En el currículum de la Educación Obligatoria se contemplan áreas de expresión -lingüística, matemática, plástica, dinámica y musical- que intentan aportar a la persona las herramientas básicas para poder intervenir y comunicarse de una forma adecuada en la sociedad. Es decir, capacitarla para que pueda decodificar, leer y entender los mensajes, muy especialmente los «mediados» y, también, para que adquiera unos conceptos, procedimientos y actitudes que le permitan investigar sobre ellos y el poder crear sus mensajes de forma original. Con este mismo objetivo se contemplan, en la Educación Secundaria Obligatoria y Bachillerato, algunas materias optativas como: «Taller de imagen y expresión», para investigar los diferentes procesos creativos a través de la imagen; «Taller lingüístico», que pretende lograr que los alumnos sean capaces de usar la lengua, oral y escrita, en distintos contextos de interacción y de forma adecuada a las diferentes intenciones comunicativas; «Taller de teatro», que tratará de proporcionar a los alumnos y alumnas la oportunidad de analizar, comprender y comunicar ideas y sentimientos representándolos con una enorme variedad de formas simbólicas; «Información y Comunicación», busca ampliar la competencia comunicativa del alumnado y mejorar su capacidad de comprensión y expresión de los mensajes verbales y no verbales, la composición y producción de mensajes audiovisuales, desarrollar el dominio de estrategias discursivas de acuerdo con las diferentes situaciones y contextos, así como el conocimiento de los procesos de comunicación y de los medios donde se producen.
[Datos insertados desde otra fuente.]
Background: an optimization exercise with open tools, aiming at small area, a short achievable clock period and few clock cycles per item. Do not read the settings as production practice. At most, simulation tests tie the RTL to the original design; equivalence was not proved. Power and IR drop assume default switching activity.

==> flow/design.v <==
package bpr_pkg;
   localparam int unsigned PAT_BYTES = 16;
endpackage
module byte_pattern_replace_core (
   input  logic        clock,
   input  logic        reset,
   input  logic        req_valid,
   output logic        req_ready,
   input  logic [8:0]  req_data,
   output logic        rsp_valid,
   input  logic        rsp_ready,
   output logic [26:0] rsp_data,
   input  logic        csr_write_en,
   input  logic [2:0]  csr_index,
   input  logic [63:0] csr_write_data
);
   localparam int N = 17;    
   logic [15:0][7:0] pat_q, rpl_q;
   logic [4:0]       len_q;      
   logic [15:0]      lim_q;
   logic [63:0]      wd;
   logic [5:0]       cfg_en;
   assign wd = csr_write_data & {64{~reset}};
   always_comb begin
      for (int k = 0; k < 6; k++)
         cfg_en[k] = reset | (csr_write_en && csr_index == 3'(k));
   end
   always_ff @(posedge clock) begin
      if (cfg_en[0]) pat_q[7:0]  <= wd;
      if (cfg_en[1]) pat_q[15:8] <= wd;
      if (cfg_en[2]) rpl_q[7:0]  <= wd;
      if (cfg_en[3]) rpl_q[15:8] <= wd;
      if (cfg_en[4]) len_q <= (wd[4] && wd[3:0] != 4'd0) ? 5'd16 : wd[4:0];
      if (cfg_en[5]) lim_q <= wd[15:0];
   end
   logic [3:0]  lm1;
   logic        lz, l1, lim0;
   logic [15:0] len_oh;     
   logic [N-1:0] len_lt;    
   always_comb begin
      lm1  = 4'(len_q - 5'd1);
      lz   = len_q == 5'd0;
      l1   = len_q == 5'd1;
      lim0 = lim_q == 16'd0;
      for (int j = 0; j < 16; j++) len_oh[j] = len_q == 5'(j + 1);
      for (int p = 0; p < N; p++) len_lt[p] = 5'(p) < len_q;
   end
   logic        ib_v, ib_rp, ib_e;
   logic [7:0]  ib_b;
   logic [15:0] eq_q;        
   logic        dlast;       
   logic [N-1:0][7:0] qb;
   logic [N-1:0] qe, qr, qn;
   logic [4:0]  occ;         
   logic        room;        
   logic        has_com;     
   logic [3:0]  fill;        
   logic [4:0]  rix;         
   logic [15:0] dv;          
   logic [15:0] cnt_in;      
   logic        allow_q;     
   logic        full_q;      
   logic        ready_q;
   logic        rp_go;
   logic [4:0]  rp_left;
   logic        x_inc;
   logic        ov, o_rep, o_rend, o_done;
   logic [7:0]  o_byte;
   logic [15:0] cnt_out;
   logic        run_start, prev_done;
   logic [3:0]  rep_idx;
   logic        accept, push, load, rp_read;
   logic [15:0] dn, dv_n;
   logic        eql, hit, do_rep, full, clr, emit;
   logic        dnl, dvl, dlast_n;
   logic [3:0]  fill_new;
   logic        rend0, x_set;
   logic [N-1:0] rend_set;
   logic [15:0] cnt_p1;
   logic        allow_cmp, f0_ge, f1_ge;
   assign accept = req_valid && ready_q;
   assign push   = ib_v && !ib_rp && room;
   always_comb begin
      dn[0] = eq_q[0];
      for (int j = 1; j < 16; j++) dn[j] = dv[j-1] && eq_q[j];
      eql     = |(eq_q & len_oh);
      hit     = eql && (dlast || l1);
      do_rep  = hit && allow_q;
      full    = full_q;
      clr     = ib_e || do_rep;
      emit    = clr || lz || full;     
      if (clr || lz)  fill_new = 4'd0;
      else if (full)  fill_new = lm1;
      else            fill_new = fill + 4'd1;
      rend0 = clr || lz || (full && l1);
      rend_set = '0;
      for (int p = 1; p < 16; p++)
         rend_set[p] = len_oh[p] && full && !clr;
      x_set = do_rep && ({1'b0, fill} >= len_q);
      cnt_p1    = cnt_in + 16'd1;
      allow_cmp = lim0 || (cnt_in < lim_q);
      f0_ge     = !lz && (fill >= lm1);
      f1_ge     = !lz && ({1'b0, fill} + 5'd1 >= {1'b0, lm1});
      if (csr_write_en)       dv_n = '0;
      else if (push)          dv_n = clr ? 16'd0 : dn;
      else if (ib_v && ib_rp) dv_n = dn;
      else                    dv_n = dv;
      dnl = |(dn[14:0] & len_oh[15:1]);
      dvl = |(dv[14:0] & len_oh[15:1]);
      if (csr_write_en)       dlast_n = 1'b0;
      else if (push)          dlast_n = !clr && dnl;
      else if (ib_v && ib_rp) dlast_n = dnl;
      else                    dlast_n = dvl;
   end
   logic [7:0]  ent_b;
   logic        ent_e, ent_r, ent_n;
   logic [15:0] base, cnt_run;
   logic        gt1;
   always_comb begin
      load  = has_com && (!ov || rsp_ready);
      ent_b = qb[rix];
      ent_e = qe[rix];
      ent_r = qr[rix];
      ent_n = qn[rix];
      base    = prev_done ? 16'd0 : cnt_out;
      gt1     = occ > {1'b0, fill} + 5'd1;
      cnt_run = ((ent_r || x_inc) && base != 16'hFFFF) ? base + 16'd1 : base;
      rp_read = (rp_left != 5'd0) && !csr_write_en;
      for (int j = 0; j < 16; j++) eq_q[j] = ib_b == pat_q[j];
   end
   logic [4:0] occ_n, rix_n;
   logic [4:0] rp_left_n;
   logic       rp_go_n, ib_v_n;
   always_comb begin
      case ({push, load})
         2'b10:   occ_n = occ + 5'd1;
         2'b01:   occ_n = occ - 5'd1;
         default: occ_n = occ;
      endcase
      if (rp_read) rix_n = rix - 5'd1;
      else case ({push, load})
         2'b10:   rix_n = occ;
         2'b01:   rix_n = occ - 5'd2;
         default: rix_n = occ - 5'd1;
      endcase
      rp_go_n   = csr_write_en && (fill != 4'd0 || ib_v);
      rp_left_n = csr_write_en ? 5'd0 : rp_go ? {1'b0, fill} : rp_read ? rp_left - 5'd1 : rp_left;
      ib_v_n    = accept || rp_read || (ib_v && !ib_rp && !push);
   end
   always_ff @(posedge clock) begin
      if (reset) begin
         ib_v      <= 1'b0;
         ib_rp     <= 1'b0;
         occ       <= '0;
         room      <= 1'b1;
         has_com   <= 1'b0;
         fill      <= '0;
         rix       <= 5'h1F;
         cnt_in    <= '0;
         allow_q   <= 1'b1;
         full_q    <= 1'b0;
         ready_q   <= 1'b0;
         rp_go     <= 1'b0;
         rp_left   <= '0;
         x_inc     <= 1'b0;
         ov        <= 1'b0;
         cnt_out   <= '0;
         run_start <= 1'b1;
         prev_done <= 1'b0;
         rep_idx   <= '0;
      end else begin
         ib_v    <= ib_v_n;
         if (accept) ib_rp <= 1'b0;
         else if (rp_read) ib_rp <= 1'b1;
         occ     <= occ_n;
         room    <= occ_n < 5'(N);
         has_com <= (push && emit) || (load ? gt1 : has_com);
         rix     <= rix_n;
         rp_go   <= rp_go_n;
         rp_left <= rp_left_n;
         ready_q <= !rp_go_n && rp_left_n == 5'd0 && (!ib_v_n || occ_n < 5'(N));
         if (push) begin
            fill   <= fill_new;
            cnt_in <= ib_e ? 16'd0 : (do_rep && cnt_in != 16'hFFFF) ? cnt_p1 : cnt_in;
            allow_q <= ib_e || (do_rep ? (lim0 || cnt_p1 != lim_q) : allow_cmp);
            full_q  <= (clr || lz) ? l1 : (full ? !lz : f1_ge);
         end else begin
            allow_q <= allow_cmp;
            full_q  <= f0_ge;
         end
         if (push && x_set) x_inc <= 1'b1;
         else if (load && run_start) x_inc <= 1'b0;
         ov <= load || (ov && !rsp_ready);
         if (load) begin
            run_start <= ent_n;
            prev_done <= ent_n && ent_e;
            if (run_start) cnt_out <= cnt_run;
            if (ent_r) rep_idx <= (rep_idx == lm1) ? 4'd0 : rep_idx + 4'd1;
         end
      end
   end
   always_ff @(posedge clock) begin
      if (accept) begin
         ib_b <= req_data[8:1];
         ib_e <= req_data[0];
      end else if (rp_read) begin
         ib_b <= ent_b;
         ib_e <= 1'b0;
      end
      dv    <= dv_n;
      dlast <= dlast_n;
      if (push) begin
         qb[0] <= ib_b;
         qe[0] <= ib_e;
         qr[0] <= do_rep;
         qn[0] <= rend0;
         for (int p = 1; p < N; p++) begin
            qb[p] <= qb[p-1];
            qe[p] <= qe[p-1];
            qr[p] <= qr[p-1] || (do_rep && len_lt[p]);
            qn[p] <= qn[p-1] || rend_set[p];
         end
      end
      if (load) begin
         o_byte <= ent_r ? rpl_q[rep_idx] : ent_b;
         o_rep  <= ent_r;
         o_rend <= ent_n;
         o_done <= ent_n && ent_e;
      end
   end
   assign req_ready = ready_q;
   assign rsp_valid = ov;
   assign rsp_data  = {o_byte, o_rep, o_rend, o_done, cnt_out};
endmodule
Cada día hay más profesionales de la educación que reconocen, experimentan y valoran la necesidad de integrar los medios de comunicación audiovisual en el proceso educativo y orientador. Pero, también es cierto que, queda mucho por andar en el terreno de la formación inicial y permanente del profesorado para llegar a generalizar su correcto uso en los centros y convertirlos en verdaderos aliados y recursos expresivos útiles.